En matière de sanction disciplinaire, il incombe à l’autorité investie du pouvoir disciplinaire d’établir les faits sur le fondement desquels elle inflige une sanction à un agent public. En l’absence de disposition législative contraire, l’administration peut apporter la preuve de ces faits devant le juge administratif par tout moyen.
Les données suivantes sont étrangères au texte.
`src/pkg/rtor_pkg.sv`:
```
// rtor_pkg: offsets, fields, reset values and carriers of the radio test override bank
package rtor_pkg;
   // register offsets on the serial register port
   localparam logic [6:0] OFF_SYN_TEST = 7'h5c;
   localparam logic [6:0] OFF_FORCE_A = 7'h5d;
   localparam logic [6:0] OFF_FORCE_B = 7'h5e;
   localparam logic [6:0] OFF_FORCE_SYN = 7'h5f;
   localparam logic [6:0] OFF_COEF_IDX = 7'h60;
   localparam logic [6:0] OFF_COEF_VAL = 7'h61;
   localparam logic [6:0] OFF_XTAL_CTL = 7'h62;
   // reset values of the writable bits
   localparam logic [7:0] RST_SYN_TEST = 8'h0e;
   localparam logic [7:0] RST_FORCE_A = 8'h00;
   localparam logic [7:0] RST_FORCE_B = 8'h00;
   localparam logic [7:0] RST_FORCE_SYN = 8'h00;
   localparam logic [3:0] RST_COEF_IDX = 4'h0;
   localparam logic [5:0] RST_COEF_VAL = 6'h00;
   localparam logic [4:0] RST_XTAL_CTL = 5'h04;
   // synthesizer test fields
   localparam int SYN_DITHER = 7;
   localparam int SYN_VCO_TYPE = 6;
   localparam int SYN_OPEN_LOOP = 5;
   localparam int SYN_MODULUS = 4;
   localparam int SYN_ORDER_LO = 2;
   localparam int SYN_RST_MODE = 1;
   localparam int SYN_RST = 0;
   // second override register fields
   localparam int FB_LOCK_DET = 6;
   localparam int FB_PLL_RST = 0;
   // oscillator control fields
   localparam int XC_PWST_LO = 5;
   localparam int XC_HYST = 4;
   localparam int XC_DOUBLE_BIAS = 3;
   localparam int XC_DOUBLE_GAIN = 2;
   localparam int XC_BUF_OVR = 1;
   localparam int XC_BUF_EN = 0;
   // coefficient table depth and width
   localparam int COEF_DEPTH = 16;
   localparam int COEF_W = 6;

   typedef enum logic [1:0] {
      RTOR_ORD_ZERO = 2'b00,
      RTOR_ORD_FIRST = 2'b01,
      RTOR_ORD_SECOND = 2'b10,
      RTOR_ORD_CASCADE = 2'b11
   } rtor_order_t;

   typedef enum logic [2:0] {
      RTOR_PW_LOW = 3'b000,
      RTOR_PW_READY = 3'b001,
      RTOR_PW_TX = 3'b010,
      RTOR_PW_TUNE = 3'b011,
      RTOR_PW_RX = 3'b111
   } rtor_pwst_t;

   // one register access from the serial port engine
   typedef struct packed {
      logic wr;
      logic rd;
      logic [6:0] addr;
      logic [7:0] wdata;
   } rtor_req_t;

   // delta-sigma modulator controls
   typedef struct packed {
      logic dither_en;
      logic open_loop;
      logic mod_65536;
      rtor_order_t order;
      logic rst_mode;
      logic rst;
   } rtor_dsm_t;

   // crystal oscillator controls
   typedef struct packed {
      logic clk_hyst;
      logic double_bias;
      logic double_gain;
      logic out_buf_en;
   } rtor_xtal_t;
endpackage : rtor_pkg

```
`src/verilog/rtor_regs.sv`:
```
// rtor_regs: test and override register bank with coefficient table
// How it works
// - synthesizer test bit 7 enables modulator dithering; clear means none
// - synthesizer test bit 6 reads oscillator variant, read only
// - modulus bit picks 64000 when 0, 65536 when 1
// - bits 3:2 pick modulator order zero, first, second, cascaded
// - synthesizer test bit 5 sets open-loop operation
// - first override register has eight force bits, amplifier at bit 4
// - first override register resets to all zero
// - second override register forces modulator, multiplexer and four buffers
// - second override bit 6 enables lock detector directly
// - second override bit 0 forces synthesizer loop reset
// - third override register resets zero, fractional divider at bit 7
// - coefficient index holds four-bit table address in bits 3:0
// - coefficient value shows six-bit entry at current index, upper bits reserved
// - oscillator control bits 7:5 report power state, read only
// - buffer override clear lets state machine drive the output buffer
// - buffer enable bit acts only while buffer override is set
// - oscillator control bit 3 doubles bias current
// - oscillator control bit 2 doubles amplification
// - writable low five oscillator bits reset to 00100
// - host reaches the bank through serial register access
`timescale 1ns/100ps
`default_nettype none
module rtor_regs (
   input wire logic clock_i,
   input wire logic rst_i,
   input wire rtor_pkg::rtor_req_t req_i,
   input wire logic vco_type_i,
   input wire rtor_pkg::rtor_pwst_t pwst_i,
   input wire logic sm_buf_en_i,
   output logic [7:0] rd_data_o,
   output rtor_pkg::rtor_dsm_t dsm_o,
   output logic [7:0] force_a_o,
   output logic [7:0] force_b_o,
   output logic [7:0] force_syn_o,
   output logic [3:0] coef_idx_o,
   output logic [5:0] coef_val_o,
   output rtor_pkg::rtor_xtal_t xtal_o
);

   ////////////////////////////////////////////////////////////////////////
   // storage

   logic [7:0] syn_r;
   logic [7:0] fa_r;
   logic [7:0] fb_r;
   logic [7:0] fs_r;
   logic [3:0] idx_r;
   logic [5:0] lut_r [rtor_pkg::COEF_DEPTH];
   logic [4:0] xc_r;
   logic [7:0] rd_nxt;

   // write strobe for one offset, shared by every register
   function automatic logic wr_hit(input rtor_pkg::rtor_req_t r, input logic [6:0] off);
      wr_hit = r.wr && (r.addr == off);
   endfunction : wr_hit

   ////////////////////////////////////////////////////////////////////////
   // writable registers, each takes the port write one edge later

   // synthesizer test; bit 6 is stored but reads back from the oscillator variant input
   always_ff @(posedge clock_i) begin
      if (rst_i) begin
         syn_r <= rtor_pkg::RST_SYN_TEST;
      end else if (wr_hit(req_i, rtor_pkg::OFF_SYN_TEST)) begin
         syn_r <= req_i.wdata;
      end
   end

   // first block override
   always_ff @(posedge clock_i) begin
      if (rst_i) begin
         fa_r <= rtor_pkg::RST_FORCE_A;
      end else if (wr_hit(req_i, rtor_pkg::OFF_FORCE_A)) begin
         fa_r <= req_i.wdata;
      end
   end

   // second block override, lock detect and loop reset included
   always_ff @(posedge clock_i) begin
      if (rst_i) begin
         fb_r <= rtor_pkg::RST_FORCE_B;
      end else if (wr_hit(req_i, rtor_pkg::OFF_FORCE_B)) begin
         fb_r <= req_i.wdata;
      end
   end

   // synthesizer block override
   always_ff @(posedge clock_i) begin
      if (rst_i) begin
         fs_r <= rtor_pkg::RST_FORCE_SYN;
      end else if (wr_hit(req_i, rtor_pkg::OFF_FORCE_SYN)) begin
         fs_r <= req_i.wdata;
      end
   end

   // coefficient index; reserved upper bits are dropped and read zero
   always_ff @(posedge clock_i) begin
      if (rst_i) begin
         idx_r <= rtor_pkg::RST_COEF_IDX;
      end else if (wr_hit(req_i, rtor_pkg::OFF_COEF_IDX)) begin
         idx_r <= req_i.wdata[3:0];
      end
   end

   // coefficient table, written through the value register at the current index
   always_ff @(posedge clock_i) begin
      if (rst_i) begin
         for (int i = 0; i < rtor_pkg::COEF_DEPTH; i++) begin
            lut_r[i] <= rtor_pkg::RST_COEF_VAL;
         end
      end else if (wr_hit(req_i, rtor_pkg::OFF_COEF_VAL)) begin
         lut_r[idx_r] <= req_i.wdata[5:0];
      end
   end

   // oscillator control, power state bits are not stored
   always_ff @(posedge clock_i) begin
      if (rst_i) begin
         xc_r <= rtor_pkg::RST_XTAL_CTL;
      end else if (wr_hit(req_i, rtor_pkg::OFF_XTAL_CTL)) begin
         xc_r <= req_i.wdata[4:0];
      end
   end

   ////////////////////////////////////////////////////////////////////////
   // read path: one cycle after the strobe, unmapped offsets read zero

   always_comb begin
      case (req_i.addr)
         rtor_pkg::OFF_SYN_TEST: begin
            rd_nxt = syn_r;
            rd_nxt[rtor_pkg::SYN_VCO_TYPE] = vco_type_i;
         end
         rtor_pkg::OFF_FORCE_A: rd_nxt = fa_r;
         rtor_pkg::OFF_FORCE_B: rd_nxt = fb_r;
         rtor_pkg::OFF_FORCE_SYN: rd_nxt = fs_r;
         rtor_pkg::OFF_COEF_IDX: rd_nxt = {4'h0, idx_r};
         rtor_pkg::OFF_COEF_VAL: rd_nxt = {2'h0, lut_r[idx_r]};
         rtor_pkg::OFF_XTAL_CTL: rd_nxt = {pwst_i, xc_r};
         default: rd_nxt = 8'h00;
      endcase
   end

   // holds the last answer until the next read strobe
   always_ff @(posedge clock_i) begin
      if (rst_i) begin
         rd_data_o <= 8'h00;
      end else if (req_i.rd) begin
         rd_data_o <= rd_nxt;
      end
   end

   ////////////////////////////////////////////////////////////////////////
   // controls to the analog blocks

   // dithering off whenever bit 7 is clear, no other path turns it on
   assign dsm_o.dither_en = syn_r[rtor_pkg::SYN_DITHER];
   assign dsm_o.open_loop = syn_r[rtor_pkg::SYN_OPEN_LOOP];
   assign dsm_o.mod_65536 = syn_r[rtor_pkg::SYN_MODULUS];
   assign dsm_o.order = rtor_pkg::rtor_order_t'(syn_r[rtor_pkg::SYN_ORDER_LO +: 2]);
   assign dsm_o.rst_mode = syn_r[rtor_pkg::SYN_RST_MODE];
   assign dsm_o.rst = syn_r[rtor_pkg::SYN_RST];
   assign force_a_o = fa_r;
   // lock detect at bit 6 and loop reset at bit 0 need no extra enable
   assign force_b_o = fb_r;
   assign force_syn_o = fs_r;
   assign coef_idx_o = idx_r;
   assign coef_val_o = lut_r[idx_r];
   assign xtal_o.clk_hyst = xc_r[rtor_pkg::XC_HYST];
   assign xtal_o.double_bias = xc_r[rtor_pkg::XC_DOUBLE_BIAS];
   assign xtal_o.double_gain = xc_r[rtor_pkg::XC_DOUBLE_GAIN];
   // enable bit is ignored unless the override bit hands it the buffer
   assign xtal_o.out_buf_en = xc_r[rtor_pkg::XC_BUF_OVR] ?
                              xc_r[rtor_pkg::XC_BUF_EN] : sm_buf_en_i;
endmodule : rtor_regs
`default_nettype wire
```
Elle ne peut toutefois, sauf si un intérêt public majeur le justifie, méconnaitre l’obligation de loyauté à laquelle elle est tenue vis-à-vis de ses agents[1].

Ainsi, le juge administratif, saisi d’une sanction disciplinaire à l’encontre d’un agent public, en apprécie la légalité au regard des seuls pièces ou documents que l’autorité investie du pouvoir disciplinaire pouvait ainsi retenir.

En l’espèce, M.A., gardien de la paix, s’est vu infliger un blâme en raison de sa participation à un groupe WhatsApp, dont il est créateur et administrateur, composé de tous les policiers de sa brigade, au sein duquel, d’une part, il n’a pas réagi à la tenue de propos irrévérencieux et orduriers sur sa hiérarchie, et irrespectueux envers l’institution, et d’autre part, il a lui-même publié des messages de cette nature à l’égard d’un officier de police sous l’autorité duquel il est placé.

Par un jugement en date du 10 mars 2023 (n° 2100042), le Tribunal administratif de Bastia, saisi de la sanction, avait jugé que cette sanction était intervenue en méconnaissance du principe de loyauté des poursuites disciplinaires et annulé ladite sanction en retenant que l’administration n’avait produit aucun élément permettant de déterminer les conditions dans lesquelles les pièces ou documents ayant fondé la sanction avaient été obtenus, soulevant ainsi un doute sur la conformité de l’obtention de la preuve avec son obligation de loyauté.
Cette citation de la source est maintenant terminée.